[src/rtl/pipe_reg_file.sv]
// Register file with byte-enabled write-back, optional same-cycle forwarding,
// and a per-register busy scoreboard that flags read-after-write hazards.
module pipe_reg_file #(
  parameter int REG_FILE_ADDR_WIDTH = 5,
  parameter int DATA_WIDTH          = 32,
  parameter int BYPASS              = 1
) (
  input  logic                                clk,
  input  logic                                rst_n,
  input  logic                                WE3,
  input  logic [DATA_WIDTH/8-1:0]             WBE3,
  input  logic [REG_FILE_ADDR_WIDTH-1:0]      AD3,
  input  logic [DATA_WIDTH-1:0]               WD3,
  input  logic [REG_FILE_ADDR_WIDTH-1:0]      AD1,
  input  logic [REG_FILE_ADDR_WIDTH-1:0]      AD2,
  input  logic                                use1,
  input  logic                                use2,
  input  logic                                issue_en,
  input  logic [REG_FILE_ADDR_WIDTH-1:0]      issue_rd,
  input  logic [REG_FILE_ADDR_WIDTH-1:0]      dbg_addr,
  output logic signed [DATA_WIDTH-1:0]        RD1,
  output logic signed [DATA_WIDTH-1:0]        RD2,
  output logic [DATA_WIDTH-1:0]               dbg_data,
  output logic                                hazard,
  output logic [REG_FILE_ADDR_WIDTH:0]        busy_count
);

  localparam int DEPTH  = 1 << REG_FILE_ADDR_WIDTH;
  localparam int NBYTES = DATA_WIDTH / 8;
  localparam logic [REG_FILE_ADDR_WIDTH-1:0] ZERO_IDX = '0;

  logic [DATA_WIDTH-1:0]        regs [DEPTH];
  logic [DEPTH-1:0]             busy;
  logic [DEPTH-1:0]             busy_nxt;
  logic [DATA_WIDTH-1:0]        wmask;
  logic [REG_FILE_ADDR_WIDTH:0] pop_nxt;
  logic                         wr_en;
  logic                         iss_en;
  logic                         hit1;
  logic                         hit2;
  logic                         fwd1;
  logic                         fwd2;

  assign wr_en  = WE3 && (AD3 != ZERO_IDX);
  assign iss_en = issue_en && (issue_rd != ZERO_IDX);

  always_comb begin
    wmask = '0;
    for (int i = 0; i < NBYTES; i++) begin
      wmask[i*8 +: 8] = {8{WBE3[i]}};
    end
  end

  // Register 0 is never written, so plain indexed reads already return zero for it.
  assign hit1 = (BYPASS != 0) && wr_en && (AD3 == AD1);
  assign hit2 = (BYPASS != 0) && wr_en && (AD3 == AD2);
  assign fwd1 = hit1 && (&WBE3);
  assign fwd2 = hit2 && (&WBE3);

  assign RD1      = hit1 ? ((regs[AD1] & ~wmask) | (WD3 & wmask)) : regs[AD1];
  assign RD2      = hit2 ? ((regs[AD2] & ~wmask) | (WD3 & wmask)) : regs[AD2];
  assign dbg_data = regs[dbg_addr];

  // A partial write-back is not forwarded, so the consumer must still stall on it.
  assign hazard = (use1 && busy[AD1] && !fwd1) || (use2 && busy[AD2] && !fwd2);

  // Clear before set so a new producer issuing on the write-back cycle keeps the bit.
  always_comb begin
    busy_nxt = busy;
    if (wr_en)  busy_nxt[AD3]      = 1'b0;
    if (iss_en) busy_nxt[issue_rd] = 1'b1;
    busy_nxt[0] = 1'b0;
  end

  always_comb begin
    pop_nxt = '0;
    for (int i = 0; i < DEPTH; i++) begin
      pop_nxt = pop_nxt + {{REG_FILE_ADDR_WIDTH{1'b0}}, busy_nxt[i]};
    end
  end

  always_ff @(posedge clk or negedge rst_n) begin
    if (!rst_n) begin
      for (int i = 0; i < DEPTH; i++) begin
        regs[i] <= '0;
      end
    end else if (wr_en) begin
      regs[AD3] <= (regs[AD3] & ~wmask) | (WD3 & wmask);
    end
  end

  always_ff @(posedge clk or negedge rst_n) begin
    if (!rst_n) begin
      busy       <= '0;
      busy_count <= '0;
    end else begin
      busy       <= busy_nxt;
      busy_count <= pop_nxt;
    end
  end

endmodule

**Task description**: An exact copy of all the entries is what's needed; write it out.

**Output below**:
[src/rtl/pipe_reg_file.sv]
// Register file with byte-enabled write-back, optional same-cycle forwarding,
// and a per-register busy scoreboard that flags read-after-write hazards.
module pipe_reg_file #(
  parameter int REG_FILE_ADDR_WIDTH = 5,
  parameter int DATA_WIDTH          = 32,
  parameter int BYPASS              = 1
) (
  input  logic                                clk,
  input  logic                                rst_n,
  input  logic                                WE3,
  input  logic [DATA_WIDTH/8-1:0]             WBE3,
  input  logic [REG_FILE_ADDR_WIDTH-1:0]      AD3,
  input  logic [DATA_WIDTH-1:0]               WD3,
  input  logic [REG_FILE_ADDR_WIDTH-1:0]      AD1,
  input  logic [REG_FILE_ADDR_WIDTH-1:0]      AD2,
  input  logic                                use1,
  input  logic                                use2,
  input  logic                                issue_en,
  input  logic [REG_FILE_ADDR_WIDTH-1:0]      issue_rd,
  input  logic [REG_FILE_ADDR_WIDTH-1:0]      dbg_addr,
  output logic signed [DATA_WIDTH-1:0]        RD1,
  output logic signed [DATA_WIDTH-1:0]        RD2,
  output logic [DATA_WIDTH-1:0]               dbg_data,
  output logic                                hazard,
  output logic [REG_FILE_ADDR_WIDTH:0]        busy_count
);

  localparam int DEPTH  = 1 << REG_FILE_ADDR_WIDTH;
  localparam int NBYTES = DATA_WIDTH / 8;
  localparam logic [REG_FILE_ADDR_WIDTH-1:0] ZERO_IDX = '0;

  logic [DATA_WIDTH-1:0]        regs [DEPTH];
  logic [DEPTH-1:0]             busy;
  logic [DEPTH-1:0]             busy_nxt;
  logic [DATA_WIDTH-1:0]        wmask;
  logic [REG_FILE_ADDR_WIDTH:0] pop_nxt;
  logic                         wr_en;
  logic                         iss_en;
  logic                         hit1;
  logic                         hit2;
  logic                         fwd1;
  logic                         fwd2;

  assign wr_en  = WE3 && (AD3 != ZERO_IDX);
  assign iss_en = issue_en && (issue_rd != ZERO_IDX);

  always_comb begin
    wmask = '0;
    for (int i = 0; i < NBYTES; i++) begin
      wmask[i*8 +: 8] = {8{WBE3[i]}};
    end
  end

  // Register 0 is never written, so plain indexed reads already return zero for it.
  assign hit1 = (BYPASS != 0) && wr_en && (AD3 == AD1);
  assign hit2 = (BYPASS != 0) && wr_en && (AD3 == AD2);
  assign fwd1 = hit1 && (&WBE3);
  assign fwd2 = hit2 && (&WBE3);

  assign RD1      = hit1 ? ((regs[AD1] & ~wmask) | (WD3 & wmask)) : regs[AD1];
  assign RD2      = hit2 ? ((regs[AD2] & ~wmask) | (WD3 & wmask)) : regs[AD2];
  assign dbg_data = regs[dbg_addr];

  // A partial write-back is not forwarded, so the consumer must still stall on it.
  assign hazard = (use1 && busy[AD1] && !fwd1) || (use2 && busy[AD2] && !fwd2);

  // Clear before set so a new producer issuing on the write-back cycle keeps the bit.
  always_comb begin
    busy_nxt = busy;
    if (wr_en)  busy_nxt[AD3]      = 1'b0;
    if (iss_en) busy_nxt[issue_rd] = 1'b1;
    busy_nxt[0] = 1'b0;
  end

  always_comb begin
    pop_nxt = '0;
    for (int i = 0; i < DEPTH; i++) begin
      pop_nxt = pop_nxt + {{REG_FILE_ADDR_WIDTH{1'b0}}, busy_nxt[i]};
    end
  end

  always_ff @(posedge clk or negedge rst_n) begin
    if (!rst_n) begin
      for (int i = 0; i < DEPTH; i++) begin
        regs[i] <= '0;
      end
    end else if (wr_en) begin
      regs[AD3] <= (regs[AD3] & ~wmask) | (WD3 & wmask);
    end
  end

  always_ff @(posedge clk or negedge rst_n) begin
    if (!rst_n) begin
      busy       <= '0;
      busy_count <= '0;
    end else begin
      busy       <= busy_nxt;
      busy_count <= pop_nxt;
    end
  end

endmodule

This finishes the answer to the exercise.